The nature of employment and the level of education or certification will determine the specific job responsibilities of EMTs. Apart from national certification, other state or region-level designations or certifications are also offered to emergency medical personnel. Certification at five levels are offered to emergency medical personnel by the National Registry of Emergency Medical Technicians (NREMT); these levels are Paramedic, EMT-intermediate (1999), EMT-intermediate (1985), EMT-basic and First responder.
The time needed to complete each level can vary. For instance, it takes less time to become a paramedic compared to completion of the first responder level. Often, students are required to complete one EMT training level to qualify for the subsequent level.
EMT-Basic and First Responder Levels
It is possible to complete an accelerated training program in EMT-basic or first responder level in three weeks or fewer. Part-time students could take eight to eleven weeks to complete these programs. Students in such programs learn about managing trauma, cardiac and respiratory emergencies, alongside assessing patient conditions.
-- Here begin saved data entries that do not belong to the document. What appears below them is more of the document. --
<file path="config.mk">
export PLATFORM = sky130hd
export DESIGN_NAME = spi_mst_mcs
export DESIGN_NICKNAME = d
export VERILOG_FILES = /design/src/rtl/spi_mst_mcs.sv
export SDC_FILE = /design/constraint.sdc
export NUM_CORES = 1
export LEC_CHECK = 0
export CORE_AREA = 2 2 130 259
export CTS_CLUSTER_SIZE = 8
export DETAILED_ROUTE_END_ITERATION = 7
export DIE_AREA = 0 0 132 261
export PLACE_DENSITY_LB_ADDON = 0.3
export RECOVER_POWER = 100
export SYNTH_ARGS = -nofsm -noshare
export SYNTH_HDL_FRONTEND = slang
export SYNTH_SLANG_ARGS = --single-unit
</file>
<file path="constraint.sdc">
create_clock -name clk -period 4.5 [get_ports clk]
set_input_delay 0.9 -clock clk [delete_from_list [all_inputs] [get_ports clk]]
set_output_delay 0.9 -clock clk [all_outputs]
set_load 0.01 [all_outputs]
</file>
<file path="src/rtl/spi_mst_mcs.sv">
// rtl/spi_mst_mcs.sv - SPI master with TX/RX FIFOs and multiple chip selects
module spi_mst_mcs #(
  parameter int DW    = 16,
  parameter int DEPTH = 8,
  parameter int NCS   = 4,
  parameter int DIVW  = 8,
  localparam int CSW  = (NCS > 1) ? $clog2(NCS) : 1,
  localparam int AW   = $clog2(DEPTH),
  localparam int PW   = AW + 1,
  localparam int BW   = $clog2(DW)
) (
  input  logic            clk,
  input  logic            rst,
  input  logic            cfg_en,
  input  logic            cfg_cpol,
  input  logic            cfg_cpha,
  input  logic            cfg_lsbf,
  input  logic            cfg_cont,
  input  logic [DIVW-1:0] cfg_div,
  input  logic [CSW-1:0]  cfg_cs,
  input  logic            tx_valid,
  output logic            tx_ready,
  input  logic [DW-1:0]   tx_data,
  output logic            rx_valid,
  input  logic            rx_ready,
  output logic [DW-1:0]   rx_data,
  output logic [PW-1:0]   tx_level,
  output logic [PW-1:0]   rx_level,
  output logic            busy,
  output logic            sclk,
  output logic [NCS-1:0]  nss,
  output logic            mosi,
  input  logic            miso,
  output logic            irq_out
);

  typedef enum logic [1:0] {IDLE, SETUP, SHIFT, HOLD} state_t;
  state_t state, next;

  logic [DW-1:0] tx_mem [DEPTH];
  logic [DW-1:0] rx_mem [DEPTH];
  logic [PW-1:0] tx_wp, tx_rp, rx_wp, rx_rp;
  logic          tx_full, tx_empty, rx_full, rx_empty;
  logic          tx_push, tx_pop, rx_push, rx_pop, start;

  logic            cpol_l, cpha_l, lsbf_l, cont_l, cs_ok_l, phase;
  logic [DIVW-1:0] div_l, cnt;
  logic [BW-1:0]   bitcnt;
  logic [DW-1:0]   tx_sr, rx_sr, tx_next, rx_next;
  logic [NCS-1:0]  cs_mask;
  logic            half_end, last_bit;

  // Pointers carry a wrap bit so full and empty are distinguishable.
  assign tx_full  = (tx_wp[AW-1:0] == tx_rp[AW-1:0]) && (tx_wp[AW] != tx_rp[AW]);
  assign tx_empty = (tx_wp == tx_rp);
  assign rx_full  = (rx_wp[AW-1:0] == rx_rp[AW-1:0]) && (rx_wp[AW] != rx_rp[AW]);
  assign rx_empty = (rx_wp == rx_rp);
  assign tx_ready = ~tx_full;
  assign tx_push  = tx_valid & ~tx_full;
  assign rx_valid = ~rx_empty;
  assign rx_pop   = rx_ready & ~rx_empty;
  assign rx_data  = rx_mem[rx_rp[AW-1:0]];
  assign tx_level = tx_wp - tx_rp;
  assign rx_level = rx_wp - rx_rp;

  always_ff @(posedge clk) begin
    if (tx_push) tx_mem[tx_wp[AW-1:0]] <= tx_data;
    if (rx_push) rx_mem[rx_wp[AW-1:0]] <= rx_sr;
  end

  always_ff @(posedge clk or posedge rst) begin
    if (rst) begin
      tx_wp <= '0;
      tx_rp <= '0;
      rx_wp <= '0;
      rx_rp <= '0;
    end else begin
      if (tx_push) tx_wp <= tx_wp + PW'(1);
      if (tx_pop)  tx_rp <= tx_rp + PW'(1);
      if (rx_push) rx_wp <= rx_wp + PW'(1);
      if (rx_pop)  rx_rp <= rx_rp + PW'(1);
    end
  end

  always_comb begin
    cs_mask = '1;
    for (int i = 0; i < NCS; i++)
      if (int'(cfg_cs) == i) cs_mask[i] = 1'b0;
  end

  assign half_end = (cnt == div_l);
  assign last_bit = (bitcnt == BW'(DW - 1));
  assign tx_next  = lsbf_l ? (tx_sr >> 1) : (tx_sr << 1);
  assign rx_next  = lsbf_l ? {miso, rx_sr[DW-1:1]} : {rx_sr[DW-2:0], miso};

  always_ff @(posedge clk or posedge rst) begin
    if (rst) state <= IDLE;
    else     state <= next;
  end

  always_comb begin
    next    = state;
    tx_pop  = 1'b0;
    rx_push = 1'b0;
    start   = 1'b0;
    case (state)
      IDLE:
        if (cfg_en && !tx_empty && !rx_full) begin
          next   = SETUP;
          tx_pop = 1'b1;
          start  = 1'b1;
        end
      SETUP:
        if (half_end) next = SHIFT;
      SHIFT:
        if (half_end && phase && last_bit) begin
          next    = HOLD;
          rx_push = 1'b1;
        end
      HOLD:
        if (half_end) begin
          if (cont_l && cfg_en && !tx_empty && !rx_full) begin
            next   = SETUP;
            tx_pop = 1'b1;
          end else begin
            next = IDLE;
          end
        end
      default: next = IDLE;
    endcase
  end

  // phase 0 = first half of a bit period (after leading edge), 1 = after trailing edge.
  always_ff @(posedge clk or posedge rst) begin
    if (rst) begin
      cpol_l  <= 1'b0;
      cpha_l  <= 1'b0;
      lsbf_l  <= 1'b0;
      cont_l  <= 1'b0;
      cs_ok_l <= 1'b0;
      div_l   <= '0;
      nss     <= '1;
      cnt     <= '0;
      phase   <= 1'b0;
      bitcnt  <= '0;
      tx_sr   <= '0;
      rx_sr   <= '0;
    end else begin
      if (state == IDLE) cpol_l <= cfg_cpol;
      if (start) begin
        cpha_l  <= cfg_cpha;
        lsbf_l  <= cfg_lsbf;
        cont_l  <= cfg_cont;
        div_l   <= cfg_div;
        cs_ok_l <= (int'(cfg_cs) < NCS);
        nss     <= cs_mask;
      end
      if (tx_pop) tx_sr <= tx_mem[tx_rp[AW-1:0]];
      cnt <= (state == IDLE || half_end) ? '0 : cnt + DIVW'(1);
      if (state == SETUP && half_end) begin
        phase  <= 1'b0;
        bitcnt <= '0;
        if (!cpha_l) rx_sr <= rx_next;
      end
      if (state == SHIFT && half_end) begin
        phase <= ~phase;
        if (!phase) begin
          if (cpha_l) rx_sr <= rx_next;
          else        tx_sr <= tx_next;
        end else if (!last_bit) begin
          bitcnt <= bitcnt + BW'(1);
          if (cpha_l) tx_sr <= tx_next;
          else        rx_sr <= rx_next;
        end
      end
      if (state == HOLD && next == IDLE) nss <= '1;
    end
  end

  assign busy    = (state != IDLE);
  assign sclk    = (state == SHIFT && cs_ok_l) ? (cpol_l ^ ~phase) : cpol_l;
  assign mosi    = busy & (lsbf_l ? tx_sr[0] : tx_sr[DW-1]);
  assign irq_out = ~rst & (rx_valid | ((tx_level == '0) & ~busy & cfg_en));

endmodule
</file>
### Word-level counts from Yosys, hierarchy flattened

Memory sizes are Yosys's and may differ from the RTL's.
Index checks and enable logic that the tools add are counted.

| storage, ports and cells | value |
|---|---|
| output and inout port bits | 34 |
| word-level logic and storage cells | 124 |
| register bits | 80 |
| bits in writable memories | 256 |
| memories | 2 |

| operators by class | value |
|---|---|
| $add $sub $neg | 8 |
| multiplexer cells | 47 |
| reductions and logical operators | 23 |
| bitwise operators | 13 |
| eq/ne operators | 14 |

Memories:

| name | words | width | rd ports | clocked after memory_dff | write ports | RTL line | RTL |
|---|---|---|---|---|---|---|---|
| rx_mem | 8 | 16 | 1 | 0 | 1 | 41 | `logic [DW-1:0] rx_mem [DEPTH];` |
| tx_mem | 8 | 16 | 1 | 0 | 1 | 40 | `logic [DW-1:0] tx_mem [DEPTH];` |

Operator list:

| kind | count |
|---|---|
| two-way mux 16 bit | 15 |
| two-way mux 4 bit | 6 |
| adder 4 x 1 -> 4 bit, second input constant | 5 |
| two-way mux 1 bit | 19 |
| logical AND 1 bit | 13 |
| adder 8 x 1 -> 8 bit, second input constant | 1 |
| equality test 2 bit, second input constant | 4 |
| equality test 4 bit | 2 |
| equality test 8 bit | 1 |
| two-way mux 2 bit | 4 |
| two-way mux 8 bit | 1 |
| case mux 2 bit (4 select lines) | 1 |
| subtractor 4 bit | 2 |
| bitwise AND 1 bit | 6 |
| equality test 3 bit | 2 |
| logical NOT 2 bit | 3 |
| nonzero test 2 bit | 3 |
| NOT 1 bit | 5 |
| equality test 2 x 1 -> 1 bit, second input constant | 2 |
| equality test 4 bit, second input constant | 1 |
| logical NOT 4 bit | 1 |
| logical NOT 1 bit | 2 |
| != test 1 bit | 2 |
| case mux 1 bit (2 select lines) | 1 |
| other kinds (3) | 3 |

### Longest topological paths before layout

Gate-level depths: netlist of run 1.

| logic depth | value |
|---|---|
| depth after elaboration | 12 |
| depth in mapped cells | 11 |
| depth with buffers taken out | 8 |

### Worst setup path after synthesis of run 1

OpenSTA, ideal clock, no wires.

| timing path | value |
|---|---|
| path kind | input -> output |
| start point | input rst |
| end point | output irq_out |
| required time | 3.600 ns |
| stages on the path | 2 |
| setup slack | 0.716 ns |
| arrival time | 2.884 ns |
| cell sequence | inv_1 -> o21a_1 |

| on the way | value |
|---|---|
| word-level cells in the longest chain between the ends | 2 |

Ends and longest elaborated chain:

| element | RTL line | RTL |
|---|---|---|
| from (decl) | 13 | `input logic rst,` |
| NOT 1 bit | 183 | `assign irq_out = ~rst & (rx_valid \| ((tx_level == '0) & ~busy & cfg_en));` |
| bitwise AND 1 bit | 183 |  |
| to (decl) | 34 | `output logic irq_out` |

No other way between the ends.

### Worst setup path in the final report of run 1

| timing path | value |
|---|---|
| start point | register lsbf_l |
| end point | output mosi |

| on the way | value |
|---|---|
| word-level cells in the longest chain between the ends | 2 |

Ends and longest elaborated chain:

| element | RTL line | RTL |
|---|---|---|
| from (decl) | 46 | `logic cpol_l, cpha_l, lsbf_l, cont_l, cs_ok_l, phase;` |
| from (signal assigned) | 152 | `lsbf_l <= cfg_lsbf;` |
| two-way mux 1 bit | 182 | `assign mosi = busy & (lsbf_l ? tx_sr[0] : tx_sr[DW-1]);` |
| bitwise AND 1 bit | 182 |  |
| to (decl) | 32 | `output logic mosi,` |

No other way between the ends.

==> results.cfg, run 1 <==
[critical_path]
rrSetupSlack_ps = 730
crit_type = flip-flop to output port
timing.rr.start = state[0]$_DFF_PP0_
path_max_fanout = 34
path_cells = mux2i_1 -> nor2_1 -> clkdlybuf4s50_1
rr_worst_depth = 7
r2r-end = rx_mem[1][15]$_DFFE_PP_
end_kind = output port
slowest_stage = dfrtp_1
worstPathRequired_ps = 3600
start_kind = flip-flop
critPathMaxStageDelay_ps = 1590
critPathArrivalTime_ps = 3140

[final_layout]
layout_commonest_cell = edfxtp_1
areaGrowthSynthToFinish_pct = 17.3
num_antenna_cells = 0
regArea_sq_um = 9700
final_nets = 1110
mostFrequentLayoutCells = edfxtp_1 (256), nand2_1 (165), dfrtp_1 (74), mux4_2 (64), mux2i_1 (62)
multiInputGateArea_sq_um = 4450
design_area_sq_um = 17000
fillers = 2744
drive_above_1_share = 0.137

[clock_tree]
numCtsBuffers = 47
clock_insertion_delay_worst_skew_ps = 550
cts_resized = 0
cts_tree = built
clk_path_buf_depth = 3
cts.htree.levels = 2
cts_root_buffer = clkbuf_16
cts_sinks = 336
postCtsSetupBuffers = 0
hold_buffers = 0
clk_pin_slew_ps = 50

[synth]
mappedNetlistNets = 1008
synthXorXnorAreaFrac = 0.0215
synth_top_area_share = 0.531
yosys_warnings = 0
ys_ff_latch = 336
synth_edf_count = 256
synth_compound_area_frac = 0.0394
syn_area_sq_um = 14500
avgSynthCellArea_sq_um = 15.2
muxShareOfSynthArea = 0.147
ys_dominant_reg_cell = edfxtp_1
synth_simple_gate_area_frac = 0.0854
synthAdderAreaFrac = 0.0174
synth_top_cell_by_area = edfxtp_1
seq_area_frac_synth = 0.669
synth_top_family_by_area = multiplexers
async_flop_share = 0.238
synthCells = 953
synth.distinct_cells = 55
synthTopCellsByArea = edfxtp_1 (53%), dfrtp_1 (13%), mux4_2 (9.9%), mux2i_1 (4.3%), nand2_1 (4.2%)

[sta]
tightest_slew_ps = 2120
period_minus_slack_ps = 4040
setup_viol = 0
hold_ws_ps = 467
rsz0062_at_grt = no
post-route-period-util = 0.897
fin_skew_ps = 14.7
relSlewSlack = -0.413
totalNegativeSetupSlack_ps = 0
fmax_mhz = 248
slew_violations = 95
hold_viol_final = 0

[placed_design]
dpl_cell_area_sq_um = 15800
gp_congestion = 0.772
port_buffers = 69
hpwl_um = 17900

[floorplanning]
initial_utilization = 0.445
num_rows = 94
die_y_um = 261
boundaryPins = 70
core-area_sq_um = 32600
fp.dieArea_sq_um = 34500
die_width_um = 132

[drt]
dr.pass1.iters = 5
wirelength_um = 30500
ant_nets = 0
vias = 8229
via_per_inst = 5.40
drc = 0
wl_per_cell_um = 20.0
first_iter_violations = 461

[power]
total_power_mw = 11.6
ir_worst_vdd_mv = 0.458
p_leak_nw = 6.24
powerDensity_nw_per_um2 = 685

[global_route]
grt_pass1_vias = 8778
grt_overflow = 0
grt_use_met2 = 0.310
grt_util_met3 = 0.0316
track_usage = 0.182
busiest_layer = met2
grt_start_max_net_pins = 45
grt_pass1_wl_um = 48600
gr-usage-met1 = 0.233
grt_antenna_before_repair = 0

[run]
max_cap_violations = 4

[worst_hold_path]
hp-start = cs_ok_l$_DFFE_PP0P_
min_path_cells = 1
min_path_type = flip-flop to flip-flop
worstHoldEndpoint = cs_ok_l$_DFFE_PP0P_

[outcome]
status = finished, violations left
violations = max-capacitance violations, max-slew violations
## kinds of logic (layout without fill, tap and decap cells)
logic type	Yosys count	in the layout
flops	336	336
simple gates	272	272
buf+inv	69	209
mux	132	132
compound gates	92	92
fa+ha+maj	19	19
xor+xnor	33	33
## power breakdown
part	leakage, nW	switching (mW)	total [mW]	internal (mW)
combinational	2.33	1.96	3.75	1.79
clock	0.638	1.26	3.22	1.96
sequential	3.26	0.627	4.67	4.04
total	6.24	3.85	11.6	7.79
## synthesized netlist by cell type, drive strengths merged (21+ instances only)
master and number:
edfxtp 256, nand2 166, dfrtp 76, mux4 64, mux2i 62, nor2 46
o21ai 28, clkbuf 25, a21oi 23, buf 21, inv 21, xnor2 21
## area by class of cell
| type | instances | share of cell area |
|---|---|---|
| Sequential cell | 336 | 0.571 |
| Multi-Input combinational cell | 548 | 0.262 |
| Tap cell | 432 | 0.0318 |
| Clock buffer | 85 | 0.0776 |
| Timing Repair Buffer | 99 | 0.0514 |
| Clock inverter | 2 | 0.00169 |
| Inverter | 23 | 0.00515 |
## sequential cells by signal, summed over array words and instances, names as in the netlist, 8 cells and up
signal	cells
rx_mem	128
rx_sr	16
tx_mem	128
tx_sr	16
div_l	8
cnt	8
## routing by layer
layer / vias to the layer above / wire [um]
li1: 3786 / -
met4: 0 / 834
met3: 57 / 1280
met5: - / 0
met1: 4209 / 12800
met2: 177 / 15600
## through the flow
stage               std cells   util  worst slack (ps)
floorplan                 953      -               716
global placement         1437  0.484              1340
detailed placement       1437  0.484              1300
CTS                      1524  0.526               713
global route             1525  0.522               324
finish                   1525  0.522               462
## worst max path at each step
| stage | slack [ps] | end | startpoint |
|---|---|---|---|
| 6_report | 460 | mosi | lsbf_l$_DFFE_PP0P_ |
| 5_1_grt | 320 | mosi | lsbf_l$_DFFE_PP0P_ |
| 4_1_cts | 710 | rx_data[14] | rx_rp[0]$_DFFE_PP0P_ |
| 3_5_place_dp | 1300 | irq_out | cfg_en |
| 3_3_place_gp | 1340 | irq_out | cfg_en |
| 2_1_floorplan | 720 | irq_out | rst |
## worst max-delay path: cells and delay by family (launching register included)
kind,cells,cell delay (ps)
flops,1,1590
buf+inv,1,570
simple gates,1,220
mux,1,210
No activity file was read; power rests on OpenSTA's default activity.
==> run 2: changes to the inputs <==
Settings changed: CTS_CLUSTER_DIAMETER set to 30.
==> results.cfg, run 2 (synthesized netlist as in run 1, its figures left out) <==
[clock_tree]
numCtsBuffers = 52
clk_pin_slew_ps = 50
clk_path_buf_depth = 3
hold_buffers = 0
postCtsSetupBuffers = 0
cts_sinks = 336
cts_root_buffer = clkbuf_16
cts_resized = 0
cts.htree.levels = 2
cts_tree = built
clock_insertion_delay_worst_skew_ps = 560

[floorplanning]
boundaryPins = 70
initial_utilization = 0.445
num_rows = 94
die_y_um = 261
core-area_sq_um = 32600
die_width_um = 132
fp.dieArea_sq_um = 34500

[final_layout]
mostFrequentLayoutCells = edfxtp_1 (256), nand2_1 (165), dfrtp_1 (74), mux4_2 (64), mux2i_1 (62)
drive_above_1_share = 0.152
layout_commonest_cell = edfxtp_1
num_antenna_cells = 0
final_nets = 1114
areaGrowthSynthToFinish_pct = 18.5

[critical_path]
critPathMaxStageDelay_ps = 1580
cp.buffers_inverters = 1
path_max_fanout = 34
end_kind = output port
path_cells = mux2i_1 -> nor2_1 -> clkdlybuf4s50_1
timing.rr.start = cnt[4]$_DFF_PP0_
crit_type = flip-flop to output port
slowest_stage = dfrtp_1
start_kind = flip-flop
worstPathRequired_ps = 3600
cpLargestDelayFamily = flip-flops
crit_path_start = lsbf_l$_DFFE_PP0P_
critPathArrivalTime_ps = 3150
rrSetupSlack_ps = 750

[worst_hold_path]
min_path_type = flip-flop to flip-flop
hp-start = cs_ok_l$_DFFE_PP0P_

[power]
power.share.clock = 0.294
internal-power_mw = 8.00
p_leak_nw = 6.34
switching_share = 0.329
ir_worst_vdd_mv = 0.463
netSwitchingPower_mw = 3.92
p_seq_frac = 0.391
combPwrFrac = 0.315
powerDensity_nw_per_um2 = 695

[drt]
first_iter_violations = 514
wirelength_um = 30500
via_per_inst = 5.38
dr.pass1.iters = 4
vias = 8247
wl_per_cell_um = 19.9
drc = 0
ant_nets = 0

[sta]
totalNegativeSetupSlack_ps = 0
setup_viol = 0
tightest_slew_ps = 2070
fin_skew_ps = 12.5
post-route-period-util = 0.899
rsz0062_at_grt = no
slew_violations = 114
fmax_mhz = 247
period_minus_slack_ps = 4050
hold_viol_final = 0
relSlewSlack = -0.387
hold_ws_ps = 471

[global_route]
grt_antenna_before_repair = 0
grt_pass1_vias = 8793
grt_overflow = 0
grt_pass1_wl_um = 48700
grt_start_max_net_pins = 45
track_usage = 0.182

[outcome]
status = finished, violations left
violations = max-capacitance violations, max-slew violations

[run]
max_cap_violations = 4

[placed_design]
port_buffers = 69
hpwl_um = 17900
gp_congestion = 0.772
run 2: stage by stage:
stage / total power [mW] / util / setup slack [ps] / cells / instance area [sq um]
finish: 11.9 / 0.527 / 455 / 1534 / 17200
detailed placement: 8.66 / 0.484 / 1300 / 1437 / 15800
CTS: 12.2 / 0.531 / 719 / 1534 / 17300
global placement: 8.52 / 0.484 / 1340 / 1437 / 15800
global route: 12.6 / 0.527 / 323 / 1534 / 17200
floorplan: 7.22 / - / 716 / 953 / 14500
run 2: cell type report:
cell class	count	area, sq um
Clock buffer	85	1450
Fill cell	2724	15400
Timing Repair Buffer	98	866
Multi-Input combinational cell	548	4460
Inverter	23	87.6
Clock inverter	12	77.6
Tap cell	432	541
Sequential cell	336	9700
run 2: worst paths after layout:
kind	endpoint	cells past startpoint
worst max-delay path	mosi	3
worst min-delay path	cs_ok_l$_DFFE_PP0P_	1
worst max register to register	rx_mem[1][1]$_DFFE_PP_	6
worst min register to register	cs_ok_l$_DFFE_PP0P_	1
max in group asynchronous	rx_rp[0]$_DFFE_PP0P_	4
min in group asynchronous	cnt[7]$_DFF_PP0_	3
run 2: per-layer routing:
metal  GRT usage  share of wire
met1       0.234           0.42
met2       0.308           0.51
met3      0.0312          0.037
met4      0.0749          0.032
met5           0              0
run 2: power by group through the flow:
stage | Combinational (mW) | Sequential [mW] | Clock (mW)
2_1_floorplan | 2.81 | 4.41 | 0
3_3_place_gp | 3.84 | 4.68 | 0
3_5_place_dp | 3.94 | 4.73 | 0
4_1_cts | 3.96 | 4.67 | 3.58
5_1_grt | 4.16 | 4.75 | 3.70
6_report | 3.75 | 4.67 | 3.50
==> run 3: changes to the inputs <==
Settings changed: CORE_AREA 2 2 130 259 to 2 2 113 225, DIE_AREA 0 0 132 261 to 0 0 115 227.
==> results.cfg, run 3 (synthesized netlist as in run 1, its figures left out) <==
[placed_design]
port_buffers = 69
pre_cts_slack_ps = 1260
dpl_cell_area_sq_um = 15600
gp_congestion = 0.801
hpwl_um = 18600

[sta]
slew_violations = 138
relSlewSlack = -0.414
fmax_mhz = 251
rsz0062_at_grt = no
post-route-period-util = 0.884
fin_skew_ps = 12.3
tightest_slew_ps = 2120
period_minus_slack_ps = 3980
layout_setup_ws_ps = 522
totalNegativeSetupSlack_ps = 0
hold_viol_final = 0
setup_viol = 0

[clock_tree]
clock_insertion_delay_worst_skew_ps = 540
clk_pin_slew_ps = 50
cts_root_buffer = clkbuf_16
cts_sinks = 336
cts_tree = built
cts.htree.levels = 2
cts_resized = 0
numCtsBuffers = 49
clk_path_buf_depth = 3
postCtsSetupBuffers = 0
hold_buffers = 0

[global_route]
grt_overflow = 0
grt_pass1_wl_um = 46400
track_usage = 0.233
grt_pass1_vias = 8757
grt_start_max_net_pins = 75
grt_antenna_before_repair = 0

[critical_path]
path_cells = xnor2_1 -> nand4_1 -> nor4_1 -> nand2_2 -> nor3_2
rr_worst_depth = 5
path_max_fanout = 16
slowest_stage = nor3_2
critPathMaxStageDelay_ps = 1210
end_kind = flip-flop
critPathArrivalTime_ps = 4120
r2r-end = rx_mem[1][2]$_DFFE_PP_
cp-endpoint = rx_mem[1][2]$_DFFE_PP_
worstPathRequired_ps = 4640
crit_type = flip-flop to flip-flop
timing.rr.start = cnt[0]$_DFF_PP0_
rrSetupSlack_ps = 520
crit_path_start = cnt[0]$_DFF_PP0_
start_kind = flip-flop

[floorplanning]
num_rows = 81
fp.dieArea_sq_um = 26100
initial_utilization = 0.596
die_width_um = 115
boundaryPins = 70
die_y_um = 227
core-area_sq_um = 24300

[power]
p_seq_frac = 0.392
powerDensity_nw_per_um2 = 694
switching_share = 0.324
internal-power_mw = 7.94
ir_worst_vdd_mv = 0.420
p_leak_nw = 6.30
combPwrFrac = 0.320
netSwitchingPower_mw = 3.81
power.share.clock = 0.289

[outcome]
violations = max-capacitance violations, max-slew violations
status = finished, violations left

[drt]
wirelength_um = 29100
wl_per_cell_um = 21.0
ant_nets = 0
first_iter_violations = 487
dr.pass1.iters = 5
vias = 8249
drc = 0
via_per_inst = 5.96

[final_layout]
layout_commonest_cell = edfxtp_1
areaGrowthSynthToFinish_pct = 16.8
drive_above_1_share = 0.145
design_area_sq_um = 16900
num_antenna_cells = 0
final_nets = 1108
mostFrequentLayoutCells = edfxtp_1 (256), nand2_1 (164), dfrtp_1 (73), mux4_2 (64), mux2i_1 (62)

[worst_hold_path]
min_path_type = flip-flop to flip-flop

[run]
max_cap_violations = 4
run 3: cell count changes in the layout (fill, tap and decap cells not counted), sizes merged:
cell,change
dlygate4sd3,+1
clkbuf,+3
clkinv,-6
clkdlybuf4s50,-1
buf,-3
inv,-1
clkinvlp,-1
run 3: worst max-delay path, delay by kind of cell (launching register included):
| family | cells | cell delay [ps] |
|---|---|---|
| flip-flops | 1 | 460 |
| AND/OR/NAND/NOR | 4 | 2920 |
| XOR/XNOR | 1 | 190 |
run 3: power by group through the flow:
stage	combinational, mW	clock, mW	sequential, mW
after detailed placement	3.95	0	4.64
after global placement	3.87	0	4.60
after CTS	3.99	3.44	4.59
after floorplan	2.81	0	4.41
after global routing	4.14	3.57	4.67
final	3.76	3.39	4.60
Training that spans from thirty to three hundred fifty hours are usually required by a student who aims to become an EMT-intermediate 1985 or 1999. The training requirement varies depending on the procedures that the state allows EMTs to perform. EMT-intermediate programs teach students more sophisticated life support skills such as medication dispensing, intravenous procedures and advanced airway management. Additional to coursework and lectures, students are also required to complete clinical hands on work. Students who complete the program successfully are awarded a certificate.
Coursework in patient care, physiology and anatomy are required to be completed by students aspiring to qualify as paramedics, which is the most advanced level of EMTs. Special situations, defibrillation paramedicine, airway ventilation and advanced treatment procedures are taught to students; general education courses are often incorporated in curricula. It usually takes two to twenty-four months to complete a paramedic program; at the end, students may be awarded an associate degree in emergency medical services.
Once students complete any level of EMT training, students are also required to pass written and practical exams conducted by the NREMT or a state licensing authority. Comprehension of health issues and medical tasks is assessed in the written component while a candidate’s ability to discharge EMT responsibilities efficiently is tested in the practical exam. Licensure is often delayed due to the fact that the exams are only offered at certain times of the year. Sometimes this results in a delay between the time of completion of training and the issuance of licenses. Licenses have to be renewed every two years by EMTs via continuing education.